The Artist: Mitski
Born in Japan to a Japanese mother and American father, Mitski Miyawaki moved frequently as a child - living in over a dozen countries before settling in the U.S.
She studied classical composition at SUNY Purchase, where she self-released her first two albums as student projects. But it was 2014’s Bury Me at Makeout Creek - her first guitar-driven, lo-fi release - that began to shape her cult following.
From there, each record has been a left turn.
Be the Cowboy marked a deliberate shift. Mitski stripped out the guitars, tightened the structures and leaned into performance - creating character-driven vignettes, inspired in part by David Bowie and theatrical art-pop.
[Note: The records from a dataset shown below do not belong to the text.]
<file path="src/rtl/dr_rx_pkg.sv">
// Package: shared code values for the dual-rail receiver.
// The two-bit code of a pair is {rail_one, rail_zero}.
package dr_rx_pkg;

    typedef enum logic [1:0] {
        DR_SPACER = 2'b00,
        DR_ZERO   = 2'b01,
        DR_ONE    = 2'b10,
        DR_CLASH  = 2'b11
    } dr_code_e;

    // Pack the two wires of one bit into a code value.
    function automatic dr_code_e dr_pack(input logic one_w, input logic zero_w);
        return dr_code_e'({one_w, zero_w});
    endfunction

endpackage

</file>
<file path="src/rtl/dr_rail_decode.sv">
// Module: dr_rail_decode
// Decodes one wire pair into a code, a validity flag, an illegal flag and
// the bit value. Purely combinational. Assumes a monotonic sender, so no
// filtering is done here.
module dr_rail_decode
    import dr_rx_pkg::*;
(
    input  logic       one_w,
    input  logic       zero_w,
    output logic [1:0] code,
    output logic       is_valid,
    output logic       is_clash,
    output logic       value
);

    dr_code_e kind;

    // Classify the pair and derive the flags from its code.
    always_comb begin
        kind     = dr_pack(one_w, zero_w);
        code     = kind;
        is_valid = (kind == DR_ZERO) || (kind == DR_ONE);
        is_clash = (kind == DR_CLASH);
        value    = (kind == DR_ONE);
    end

endmodule

</file>
<file path="src/rtl/dr_hold_gate.sv">
// Module: dr_hold_gate
// Clocked hold-state gate. The output is set when every input is 1,
// cleared when every input is 0, and kept otherwise. Assumes its inputs
// are stable around the clock edge.
module dr_hold_gate #(
    parameter int N = 3
) (
    input  logic         clk,
    input  logic         rst_n,
    input  logic [N-1:0] in_vec,
    output logic         q
);

    // Update the held state from the agreement of all inputs.
    always_ff @(posedge clk) begin
        if (!rst_n)          q <= 1'b0;
        else if (&in_vec)    q <= 1'b1;
        else if (!(|in_vec)) q <= 1'b0;
    end

    AST_HOLD_RISE: assert property (@(posedge clk) disable iff (!rst_n)
        $rose(q) |-> $past(&in_vec));

    AST_HOLD_FALL: assert property (@(posedge clk) disable iff (!rst_n)
        $fell(q) |-> $past(in_vec == '0));

endmodule

</file>
<file path="src/rtl/dr_completion_tree.sv">
// Module: dr_completion_tree
// Two-level completion tree made of hold-state gates. Leaf gates each take
// FANIN bit flags. A short last group repeats its first flag into the
// spare inputs. A root gate merges the leaves. Besides the root output,
// the module gives the root's value for the next edge, so that the parent
// can act in the same cycle the root changes.
module dr_completion_tree #(
    parameter int WIDTH = 8,
    parameter int FANIN = 3
) (
    input  logic             clk,
    input  logic             rst_n,
    input  logic [WIDTH-1:0] bit_ok,
    output logic             complete,
    output logic             complete_nxt
);

    localparam int NGRP = (WIDTH + FANIN - 1) / FANIN;

    logic [NGRP-1:0][FANIN-1:0] leaf_in;
    logic [NGRP-1:0]            leaf_q;

    for (genvar g = 0; g < NGRP; g++) begin : g_leaf
        for (genvar k = 0; k < FANIN; k++) begin : g_in
            localparam int IDX = g * FANIN + k;
            if (IDX < WIDTH) begin : g_real
                assign leaf_in[g][k] = bit_ok[IDX];
            end else begin : g_pad
                assign leaf_in[g][k] = bit_ok[g * FANIN];
            end
        end
        dr_hold_gate #(.N(FANIN)) u_leaf (
            .clk    (clk),
            .rst_n  (rst_n),
            .in_vec (leaf_in[g]),
            .q      (leaf_q[g])
        );
    end

    dr_hold_gate #(.N(NGRP)) u_root (
        .clk    (clk),
        .rst_n  (rst_n),
        .in_vec (leaf_q),
        .q      (complete)
    );

    // Root state after the coming edge: full agreement, or hold if any leaf is high.
    assign complete_nxt = (&leaf_q) | (complete & (|leaf_q));

endmodule

</file>
<file path="src/rtl/dr_word_rx.sv">
// Module: dr_word_rx
// Receives a WIDTH-bit word over dual-rail pairs and acknowledges it
// through a hold-state completion tree. On the edge where the acknowledge
// rises, it latches the decoded word and emits a one-cycle done pulse.
// A sticky error records illegal pairs, and pairs that take a new data
// code while the acknowledge is high. Assumes rails change only just after
// a clock edge, as modelled by the sending environment.
module dr_word_rx
    import dr_rx_pkg::*;
#(
    parameter int WIDTH = 8,
    parameter int FANIN = 3
) (
    input  logic             clk,
    input  logic             rst_n,
    input  logic [WIDTH-1:0] rail_one,
    input  logic [WIDTH-1:0] rail_zero,
    output logic             ack,
    output logic             done,
    output logic [WIDTH-1:0] word_out,
    output logic             proto_err
);

    logic [WIDTH-1:0][1:0] code_now;
    logic [WIDTH-1:0][1:0] code_prev;
    logic [WIDTH-1:0]      bit_ok;
    logic [WIDTH-1:0]      bit_clash;
    logic [WIDTH-1:0]      bit_val;
    logic [WIDTH-1:0]      bit_bad;
    logic                  ack_nxt;
    logic                  accept;

    for (genvar i = 0; i < WIDTH; i++) begin : g_bit
        dr_rail_decode u_dec (
            .one_w    (rail_one[i]),
            .zero_w   (rail_zero[i]),
            .code     (code_now[i]),
            .is_valid (bit_ok[i]),
            .is_clash (bit_clash[i]),
            .value    (bit_val[i])
        );
        // Flag a bit that takes a fresh data code while acknowledged.
        assign bit_bad[i] = ack && (code_now[i] != code_prev[i])
                                && (code_now[i] != DR_SPACER);
    end

    dr_completion_tree #(.WIDTH(WIDTH), .FANIN(FANIN)) u_tree (
        .clk          (clk),
        .rst_n        (rst_n),
        .bit_ok       (bit_ok),
        .complete     (ack),
        .complete_nxt (ack_nxt)
    );

    assign accept = ack_nxt & ~ack;

    // Remember each pair's code from the last edge for breach detection.
    always_ff @(posedge clk) begin
        if (!rst_n) code_prev <= '0;
        else        code_prev <= code_now;
    end

    // Latch the word and pulse done on the edge the acknowledge rises.
    always_ff @(posedge clk) begin
        if (!rst_n) begin
            done     <= 1'b0;
            word_out <= '0;
        end else begin
            done <= accept;
            if (accept) word_out <= bit_val;
        end
    end

    // Accumulate illegal codes and protocol breaches into the sticky flag.
    always_ff @(posedge clk) begin
        if (!rst_n) proto_err <= 1'b0;
        else        proto_err <= proto_err | (|bit_clash) | (|bit_bad);
    end

    AST_DONE_ON_RISE: assert property (@(posedge clk) disable iff (!rst_n)
        done |-> (ack && !$past(ack)));

    AST_WORD_ONLY_ON_DONE: assert property (@(posedge clk) disable iff (!rst_n)
        !done |-> $stable(word_out));

    AST_CLASH_FLAGS: assert property (@(posedge clk) disable iff (!rst_n)
        (|bit_clash) |=> proto_err);

    AST_ERR_STICKY: assert property (@(posedge clk) disable iff (!rst_n)
        proto_err |=> proto_err);

endmodule

</file>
Creatively, this enabled Mitski to blur the line between persona and self. She plays the role of the 'cowboy' - a lonely, powerful figure who moves through the world without needing anything. It was ironic, of course.
Underneath the control and polish, the songs ache with longing - for connection, for freedom, for something just out of reach.
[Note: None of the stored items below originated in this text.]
File: src/rtl/scan_mem_pkg.sv
package scan_mem_pkg;
  // Strobes from control to datapath; at most one register update per cycle
  typedef struct packed {
    logic shiftEn;   // serial shift of the command word
    logic wordLoad;  // parallel load of the command word
    logic memEn;     // fields presented to the memories
    logic capture;   // first edge after memEn falls
  } ctlStrobe_t;
endpackage

File: src/rtl/scan_mem_ctl.sv
module scan_mem_ctl
  import scan_mem_pkg::*;
(
  input  logic       clk,
  input  logic       rst,
  input  logic       serialMode,
  input  logic       serScan,
  input  logic       serAccess,
  input  logic       parLoad,
  input  logic       parAccess,
  output ctlStrobe_t strobes
);
  logic memEnQ;
  logic memEnNow;

  always_comb begin
    memEnNow = serialMode ? (serAccess & ~serScan) : parAccess;
    strobes.memEn    = memEnNow;
    strobes.capture  = memEnQ & ~memEnNow;
    strobes.shiftEn  = serialMode & serScan;
    strobes.wordLoad = ~serialMode & parLoad;
  end

  always_ff @(posedge clk) begin
    if (rst) memEnQ <= 1'b0;
    else     memEnQ <= memEnNow;
  end

  // a capture lasts a single cycle
  a_r5_capture_single: assert property (@(posedge clk) disable iff (rst)
    strobes.capture |=> !strobes.capture);

  // a serial scan never opens a memory access in serial mode
  a_r11_scan_blocks_access: assert property (@(posedge clk) disable iff (rst)
    (serialMode && serScan) |-> !strobes.memEn);
endmodule

File: src/rtl/scan_mem_dp.sv
module scan_mem_dp
  import scan_mem_pkg::*;
#(
  parameter int NMEM   = 16,
  parameter int ADDR_W = 16,
  parameter int DATA_W = 32,
  parameter int MASK_W = 4,
  parameter logic [NMEM-1:0] DUAL_MAP   = 16'h001F,
  parameter logic [NMEM-1:0] SINGLE_MAP = 16'h0F00,
  localparam int SEL_W  = $clog2(NMEM),
  localparam int PORT_W = ADDR_W + DATA_W + 2 + MASK_W,
  localparam int PKT_W  = SEL_W + 2 * PORT_W
) (
  input  logic               clk,
  input  logic               rst,
  input  ctlStrobe_t         strobes,
  input  logic               serIn,
  input  logic [PKT_W-1:0]   parIn,
  input  logic [NMEM*DATA_W-1:0] rdData0,
  input  logic [NMEM*DATA_W-1:0] rdData1,
  output logic [PKT_W-1:0]   word,
  output logic [ADDR_W-1:0]  portAddr [2],
  output logic [DATA_W-1:0]  portData [2],
  output logic               portWen  [2],
  output logic [MASK_W-1:0]  portMask [2],
  output logic [NMEM-1:0]    dCs0n,
  output logic [NMEM-1:0]    dCs1n,
  output logic [NMEM-1:0]    sCs0n
);
  localparam int P0_DATA_LO = PORT_W + MASK_W + 2;
  localparam int P1_DATA_LO = MASK_W + 2;

  logic [SEL_W-1:0] memSel;
  logic [NMEM-1:0]  selOh;
  logic             portCs [2];
  logic             onDual, onSingle;
  logic [DATA_W-1:0] rdVal0, rdVal1;
  logic [1:0]       rdPend;

  assign memSel = word[PKT_W-1 -: SEL_W];

  // Field extraction, port 0 above port 1
  for (genvar p = 0; p < 2; p++) begin : g_port
    localparam int BASE = (1 - p) * PORT_W;
    assign portMask[p] = word[BASE +: MASK_W];
    assign portWen[p]  = word[BASE + MASK_W];
    assign portCs[p]   = word[BASE + MASK_W + 1];
    assign portData[p] = word[BASE + MASK_W + 2 +: DATA_W];
    assign portAddr[p] = word[BASE + MASK_W + 2 + DATA_W +: ADDR_W];
  end

  for (genvar m = 0; m < NMEM; m++) begin : g_sel
    assign selOh[m] = (memSel == SEL_W'(m));
  end

  assign onDual   = |(selOh & DUAL_MAP);
  assign onSingle = |(selOh & SINGLE_MAP);

  // Chip-select decode, active low, gated by the access strobe
  always_comb begin
    dCs0n = ~(selOh & DUAL_MAP   & {NMEM{strobes.memEn & ~portCs[0]}});
    dCs1n = ~(selOh & DUAL_MAP   & {NMEM{strobes.memEn & ~portCs[1]}});
    sCs0n = ~(selOh & SINGLE_MAP & {NMEM{strobes.memEn & ~portCs[0]}});
  end

  // Read-data selection
  always_comb begin
    rdVal0 = '0;
    rdVal1 = '0;
    for (int m = 0; m < NMEM; m++) begin
      if (selOh[m]) begin
        rdVal0 = rdData0[m*DATA_W +: DATA_W];
        rdVal1 = SINGLE_MAP[m] ? '0 : rdData1[m*DATA_W +: DATA_W];
      end
    end
  end

  // Remember which ports read during the access
  always_ff @(posedge clk) begin
    if (rst) begin
      rdPend <= '0;
    end else if (strobes.memEn) begin
      rdPend[0] <= (onDual | onSingle) & ~portCs[0] & portWen[0];
      rdPend[1] <= (onDual | onSingle) & ~portCs[1] & portWen[1];
    end
  end

  // Command register: capture > parallel load > shift
  always_ff @(posedge clk) begin
    if (rst) begin
      word <= '0;
    end else if (strobes.capture) begin
      if (rdPend[0]) word[P0_DATA_LO +: DATA_W] <= rdVal0;
      if (rdPend[1]) word[P1_DATA_LO +: DATA_W] <= rdVal1;
    end else if (strobes.wordLoad) begin
      word <= parIn;
    end else if (strobes.shiftEn) begin
      word <= {word[PKT_W-2:0], serIn};
    end
  end

  a_r1_reset_clears: assert property (@(posedge clk)
    rst |=> (word == '0));

  a_r2_shift_lsb: assert property (@(posedge clk) disable iff (rst)
    (strobes.shiftEn && !strobes.capture && !strobes.wordLoad)
      |=> (word[0] == $past(serIn)) && (word[PKT_W-1:1] == $past(word[PKT_W-2:0])));

  a_r4_one_cs_per_port: assert property (@(posedge clk) disable iff (rst)
    $onehot0(~dCs0n) && $onehot0(~dCs1n) && $onehot0(~sCs0n));

  a_r4_idle_all_high: assert property (@(posedge clk) disable iff (rst)
    !strobes.memEn |-> (&dCs0n && &dCs1n && &sCs0n));

  a_r5_fields_kept: assert property (@(posedge clk) disable iff (rst)
    strobes.capture |=> $stable(word[PKT_W-1 -: SEL_W + ADDR_W])
                     && $stable(word[PORT_W-1 -: ADDR_W]));

  a_r8_buses_exclusive: assert property (@(posedge clk) disable iff (rst)
    !((~&dCs0n || ~&dCs1n) && ~&sCs0n));

  a_r8_single_no_port1: assert property (@(posedge clk) disable iff (rst)
    (~&sCs0n) |-> &dCs1n);
endmodule

File: src/rtl/scan_mem_tester.sv
module scan_mem_tester
  import scan_mem_pkg::*;
#(
  parameter int NMEM   = 16,
  parameter int ADDR_W = 16,
  parameter int DATA_W = 32,
  parameter int MASK_W = 4,
  parameter logic [NMEM-1:0] DUAL_MAP   = 16'h001F,
  parameter logic [NMEM-1:0] SINGLE_MAP = 16'h0F00,
  localparam int SEL_W  = $clog2(NMEM),
  localparam int PKT_W  = SEL_W + 2 * (ADDR_W + DATA_W + 2 + MASK_W)
) (
  input  logic                   clk,
  input  logic                   rst,
  input  logic                   serialMode,
  input  logic                   serIn,
  input  logic                   serScan,
  input  logic                   serAccess,
  input  logic [PKT_W-1:0]       parIn,
  input  logic                   parLoad,
  input  logic                   parAccess,
  output logic                   serOut,
  output logic [PKT_W-1:0]       parOut,
  output logic [ADDR_W-1:0]      dAddr0,
  output logic [DATA_W-1:0]      dDin0,
  output logic                   dWen0,
  output logic [MASK_W-1:0]      dMask0,
  output logic [ADDR_W-1:0]      dAddr1,
  output logic [DATA_W-1:0]      dDin1,
  output logic                   dWen1,
  output logic [MASK_W-1:0]      dMask1,
  output logic [NMEM-1:0]        dCs0n,
  output logic [NMEM-1:0]        dCs1n,
  output logic [ADDR_W-1:0]      sAddr0,
  output logic [DATA_W-1:0]      sDin0,
  output logic                   sWen0,
  output logic [MASK_W-1:0]      sMask0,
  output logic [NMEM-1:0]        sCs0n,
  input  logic [NMEM*DATA_W-1:0] rdData0,
  input  logic [NMEM*DATA_W-1:0] rdData1
);
  ctlStrobe_t        strobes;
  logic [PKT_W-1:0]  word;
  logic [ADDR_W-1:0] portAddr [2];
  logic [DATA_W-1:0] portData [2];
  logic              portWen  [2];
  logic [MASK_W-1:0] portMask [2];

  scan_mem_ctl u_ctl (
    .clk(clk), .rst(rst), .serialMode(serialMode), .serScan(serScan),
    .serAccess(serAccess), .parLoad(parLoad), .parAccess(parAccess),
    .strobes(strobes)
  );

  scan_mem_dp #(
    .NMEM(NMEM), .ADDR_W(ADDR_W), .DATA_W(DATA_W), .MASK_W(MASK_W),
    .DUAL_MAP(DUAL_MAP), .SINGLE_MAP(SINGLE_MAP)
  ) u_dp (
    .clk(clk), .rst(rst), .strobes(strobes), .serIn(serIn), .parIn(parIn),
    .rdData0(rdData0), .rdData1(rdData1), .word(word),
    .portAddr(portAddr), .portData(portData), .portWen(portWen),
    .portMask(portMask), .dCs0n(dCs0n), .dCs1n(dCs1n), .sCs0n(sCs0n)
  );

  assign serOut = word[PKT_W-1];
  assign parOut = word;
  assign dAddr0 = portAddr[0];
  assign dDin0  = portData[0];
  assign dWen0  = portWen[0];
  assign dMask0 = portMask[0];
  assign dAddr1 = portAddr[1];
  assign dDin1  = portData[1];
  assign dWen1  = portWen[1];
  assign dMask1 = portMask[1];
  assign sAddr0 = portAddr[0];
  assign sDin0  = portData[0];
  assign sWen0  = portWen[0];
  assign sMask0 = portMask[0];
endmodule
The Record: Be the Cowboy (2018)
This is Mitski at her most composed - and her most undone.
Geyser opens the album like, well... a geyser. An organ swells, a ghostly vocal surges - it's a slow burn, like pressure rising.
On Nobody, she spins isolation into a glittering pop song, its upbeat rhythm dancing against a backdrop of longing.
Two Slow Dancers closes the album in stillness, a devastating slow fade.
The production is crisp and theatrical. Songs rarely pass the three-minute mark. Each one feels like a scene - longing, jealousy, lust, control - lit by a spotlight, then gone.
It’s theatre, not therapy.
Play Now:
🔊 Spotify | Apple Music | YouTube
Start With:
- Nobody - Lonely Disco.
- Washing Machine Heart - Pulsing and bitter.
- Two Slow Dancers - Quiet devastation in a school gym.